> **Task brief**
Return only the lines running from the top of the entries to the line with "# The standard layout, except", inclusive, exactly as written.

-------

Source: an optimization exercise on an open RTL-to-GDS flow (aim: small area and a short achievable clock period). Production flows keep margins and buffers that such runs may drop.
Only simulation tests tie the RTL to the original design; equivalence was not proved.
No activity file was given, so power comes from the tool's default toggle rates.

## fp_alu
module fp_alu (
    input  wire                     FPUCLK,
    input  wire                     RST,
    input  wire fpu_pkg::fp_word_t  a,
    input  wire fpu_pkg::fp_word_t  b,
    input  wire fpu_pkg::fp_op_e    ctrl,
    output fpu_pkg::fp_word_t       out
);
    logic                 v1, v2, v3;
    fpu_pkg::in_stage_t   s1;
    fpu_pkg::rows_stage_t s2;
    fpu_pkg::sum_stage_t  s3;
    fp_exp_stage u_exp (
        .FPUCLK (FPUCLK),
        .RST    (RST),
        .a      (a),
        .b      (b),
        .ctrl   (ctrl),
        .v1     (v1),
        .s1     (s1)
    );
    fp_align_stage u_align (
        .FPUCLK (FPUCLK),
        .RST    (RST),
        .v1     (v1),
        .s1     (s1),
        .v2     (v2),
        .s2     (s2)
    );
    fp_add_stage u_add (
        .FPUCLK (FPUCLK),
        .RST    (RST),
        .v2     (v2),
        .s2     (s2),
        .v3     (v3),
        .s3     (s3)
    );
    fp_norm_stage u_norm (
        .FPUCLK (FPUCLK),
        .RST    (RST),
        .v3     (v3),
        .s3     (s3),
        .out    (out)
    );
endmodule
Size in the first run: roughly 3000 cells after synthesis, roughly 270 flip-flops, roughly 26000 um^2 of cells after synthesis.
export LEC_CHECK = 0
export CAP_MARGIN = 85
export CORE_MARGIN = 2
export CORE_UTILIZATION = 40
export CTS_CLUSTER_DIAMETER = 150
export CTS_CLUSTER_SIZE = 20
export SLEW_MARGIN = 85
create_clock -name core_clock -period 14.5 [get_ports {FPUCLK}]
standard.sh (not shown) runs the stock make flow with config.mk's settings and CLKGATE_MAP_FILE= SYNTH_SCRIPT=/design/flow/synth_recipe.tcl, a recipe that flattens the netlist after the stock synthesis.
==> flow/flow/run.sh <==
#!/bin/bash
# The standard layout, except that the buffers placed on the ports are
# sky130_fd_sc_hd__buf_2 cells rather than the flow's default pick (a slow
# clkdlybuf4s50 delay cell). Everything else is standard.sh unchanged.
set -euo pipefail
export BUFFER_PORTS_ARGS="-buffer_cell sky130_fd_sc_hd__buf_2"
bash standard.sh > standard.log 2>&1
The first run ran to the end with no violations.
Context: an optimization exercise on an open-source flow, tuned for small area, a short achievable clock period and few clock cycles per item. The choices shown serve that exercise and are no tape-out recipe.
RTL that was checked went through simulation tests only; none was proved equivalent to the original.
No activity file was given, so power comes from the tool's default toggle rates.

## start_byte_frame_reassembler
module start_byte_frame_reassembler #(
  parameter int FRAME_BYTES = sbfr_pkg::FRAME_BYTES_DEF,
  parameter int SLOTS       = sbfr_pkg::SLOTS_DEF
) (
  input  logic                   clk,
  input  logic                   rst_n,
  input  logic                   cfg_wr_en,
  input  logic [7:0]             cfg_wr_data,
  input  logic                   in_tvalid,
  output logic                   in_tready,
  input  logic [sbfr_pkg::IN_TDATA_W-1:0]  in_tdata,
  input  logic                   in_tuser,
  input  logic                   in_tlast,
  output logic                   out_tvalid,
  input  logic                   out_tready,
  output logic [sbfr_pkg::OUT_TDATA_W-1:0] out_tdata,
  output logic                   out_tlast
);
Settings: LEC_CHECK=0, CAP_MARGIN=20, CORE_MARGIN=2, CORE_UTILIZATION=40, SETUP_SLACK_MARGIN=3.0, SLEW_MARGIN=20; clock period 6.0 ns.
run.sh (not shown) runs the stock make flow with config.mk's settings and CLKGATE_MAP_FILE= SYNTH_SCRIPT=/design/flow/synth_recipe.tcl, a recipe that flattens the netlist after the stock synthesis.
The baseline went through all stages and came out clean.
Testbench counts at the start, summed over its fixed seeds: cycles 32,036, items 30,995.
Source: an optimization exercise on an open RTL-to-GDS flow (aim: small area, a short achievable clock period and few clock cycles per item). Production flows keep margins and buffers that such runs may drop. In this exercise RTL edits were held to simulation tests only and were not proved equivalent to the original. Power figures rest on the tool's default switching activity, not on a simulated workload.

--- run.sh ---
#!/bin/bash
# synth_recipe.tcl (not shown) runs the flow's synth.tcl, then flattens the netlist and writes it again
# the make line also repeats each setting of config.mk as NAME=value (left out here)
make -C /OpenROAD-flow-scripts/flow DESIGN_CONFIG=/design/flow/config.mk WORK_HOME=/design/flow/orfs CLKGATE_MAP_FILE= SYNTH_SCRIPT=/design/flow/synth_recipe.tcl finish
--- config.mk ---
export PLATFORM = sky130hd
export DESIGN_NAME = top_n_min_heap_tracker_top
export DESIGN_NICKNAME = top_n_min_heap_tracker_top
export VERILOG_FILES = /design/flow/design.v
export SDC_FILE = /design/flow/constraint.sdc
export NUM_CORES = 4
export LEC_CHECK = 0
export CAP_MARGIN = 20
export CORE_MARGIN = 2
export CORE_UTILIZATION = 40
export SETUP_SLACK_MARGIN = 0.5
export SLEW_MARGIN = 20
--- constraint.sdc ---
create_clock -name core_clock -period 11.0 [get_ports {clk}]
set_input_delay 2.2000 -clock core_clock [delete_from_list [all_inputs] [get_ports {clk}]]
set_output_delay 2.2000 -clock core_clock [all_outputs]
set_load 0.01 [all_outputs]
--- design.v ---
`timescale 1ns / 1ps
package tnmh_pkg;
  localparam int unsigned ValueW = 32;
  localparam int unsigned TimeW  = 64;
  localparam int unsigned EntryW = ValueW + TimeW;
endpackage
`timescale 1ns / 1ps
module tnmh_cell (
  input  logic [tnmh_pkg::EntryW-1:0] l,
  input  logic [tnmh_pkg::EntryW-1:0] r,
  output logic                        sel_r
);
  localparam int unsigned TW = tnmh_pkg::TimeW;
  localparam int unsigned EW = tnmh_pkg::EntryW;
  always_comb begin
    if (l[EW-1:TW] == r[EW-1:TW]) sel_r = !(l[TW-1:0] > r[TW-1:0]);
    else                          sel_r = r[EW-1:TW] < l[EW-1:TW];
  end
endmodule
Background: an optimization exercise with open tools, aiming at small area. Do not read the settings as production practice. At most, simulation tests tie the RTL to the original design; equivalence was not proved. No activity file was given, so power comes from the tool's default toggle rates.

// data_memory_responder
module data_memory_responder #(
  parameter logic [31:0] BASE_ADDR = 32'd1024,
  parameter int unsigned DEPTH     = 64,
  parameter int unsigned LATENCY   = 2     
) (
  input  logic        clk,
  input  logic        rst,
  input  logic        MEM_R_EN,
  input  logic        MEM_W_EN,
  input  logic [31:0] addr,
  input  logic [31:0] write_val,
  output logic [31:0] read_val,
  output logic        ready,
  output logic        err
);
For scale: about 3300 cells after synthesis, about 2100 flip-flops, roughly 100 I/O pins, about 53000 µm² of cells after synthesis.
Settings: LEC_CHECK=0, CAP_MARGIN=20, CORE_MARGIN=2, CORE_UTILIZATION=70, CTS_BUF_LIST=sky130_fd_sc_hd__clkbuf_4, CTS_CLUSTER_DIAMETER=40, CTS_CLUSTER_SIZE=10, PLACE_DENSITY=0.8, SLEW_MARGIN=20, SYNTH_HIERARCHICAL=1, SYNTH_MINIMUM_KEEP_SIZE=0; clock period 10.0 ns.
run.sh (not shown) runs the stock make flow with config.mk's settings and CLKGATE_MAP_FILE= SYNTH_SCRIPT=/design/flow/synth_recipe.tcl, a recipe that flattens the netlist after the stock synthesis.
Change:
==> flow/flow/run.sh (new file) <==
#!/bin/bash
# The standard layout (standard.sh), with two changes: clock tree synthesis
# without dummy loads, and the smallest buffer on the ports.
set -euo pipefail
export CTS_ARGS="-sink_clustering_enable -repair_clock_nets -sink_clustering_size 10 -sink_clustering_max_diameter 40 -buf_list sky130_fd_sc_hd__clkbuf_4 -dont_use_dummy_load"
export BUFFER_PORTS_ARGS="-buffer_cell sky130_fd_sc_hd__buf_1"
bash standard.sh > standard.log 2>&1
==> flow/standard.sh (new file) <==
#!/bin/bash
# synth_recipe.tcl (not shown) runs the flow's synth.tcl, then flattens the netlist and writes it again
# the make line also repeats each setting of config.mk as NAME=value (left out here)
make -C /OpenROAD-flow-scripts/flow DESIGN_CONFIG=/design/flow/config.mk WORK_HOME=/design/flow/orfs CLKGATE_MAP_FILE= SYNTH_SCRIPT=/design/flow/synth_recipe.tcl "${@:-finish}"
--- a/flow/config.mk
+++ b/flow/config.mk
@@ -8 +8 @@
-export CAP_MARGIN = 20
+export CAP_MARGIN = 0
@@ -10,6 +10,3 @@
-export CORE_UTILIZATION = 70
-export CTS_BUF_LIST = sky130_fd_sc_hd__clkbuf_4
-export CTS_CLUSTER_DIAMETER = 40
-export CTS_CLUSTER_SIZE = 10
-export PLACE_DENSITY = 0.8
-export SLEW_MARGIN = 20
+export CORE_UTILIZATION = 75
+export PLACE_DENSITY = 0.85
+export SLEW_MARGIN = 0
removed: flow/run.sh
Now the flow finished but fails on max-capacitance violations, max-slew violations.
Worst hold slack got worse by 0.012 ns.
Wire length goes down by 3.3%.
Fmax came out higher by 1.8%.
Design area is lower by 2.0%.
Cell count drops by 1.8%.
Setup slack improves by 0.12 ns.
Via count hardly moves.
Global-route usage is higher by 1.4 points.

-------

> **Exercise answer**
Source: an optimization exercise on an open RTL-to-GDS flow (aim: small area and a short achievable clock period). Production flows keep margins and buffers that such runs may drop.
Only simulation tests tie the RTL to the original design; equivalence was not proved.
No activity file was given, so power comes from the tool's default toggle rates.

## fp_alu
module fp_alu (
    input  wire                     FPUCLK,
    input  wire                     RST,
    input  wire fpu_pkg::fp_word_t  a,
    input  wire fpu_pkg::fp_word_t  b,
    input  wire fpu_pkg::fp_op_e    ctrl,
    output fpu_pkg::fp_word_t       out
);
    logic                 v1, v2, v3;
    fpu_pkg::in_stage_t   s1;
    fpu_pkg::rows_stage_t s2;
    fpu_pkg::sum_stage_t  s3;
    fp_exp_stage u_exp (
        .FPUCLK (FPUCLK),
        .RST    (RST),
        .a      (a),
        .b      (b),
        .ctrl   (ctrl),
        .v1     (v1),
        .s1     (s1)
    );
    fp_align_stage u_align (
        .FPUCLK (FPUCLK),
        .RST    (RST),
        .v1     (v1),
        .s1     (s1),
        .v2     (v2),
        .s2     (s2)
    );
    fp_add_stage u_add (
        .FPUCLK (FPUCLK),
        .RST    (RST),
        .v2     (v2),
        .s2     (s2),
        .v3     (v3),
        .s3     (s3)
    );
    fp_norm_stage u_norm (
        .FPUCLK (FPUCLK),
        .RST    (RST),
        .v3     (v3),
        .s3     (s3),
        .out    (out)
    );
endmodule
Size in the first run: roughly 3000 cells after synthesis, roughly 270 flip-flops, roughly 26000 um^2 of cells after synthesis.
export LEC_CHECK = 0
export CAP_MARGIN = 85
export CORE_MARGIN = 2
export CORE_UTILIZATION = 40
export CTS_CLUSTER_DIAMETER = 150
export CTS_CLUSTER_SIZE = 20
export SLEW_MARGIN = 85
create_clock -name core_clock -period 14.5 [get_ports {FPUCLK}]
standard.sh (not shown) runs the stock make flow with config.mk's settings and CLKGATE_MAP_FILE= SYNTH_SCRIPT=/design/flow/synth_recipe.tcl, a recipe that flattens the netlist after the stock synthesis.
==> flow/flow/run.sh <==
#!/bin/bash
# The standard layout, except that the buffers placed on the ports are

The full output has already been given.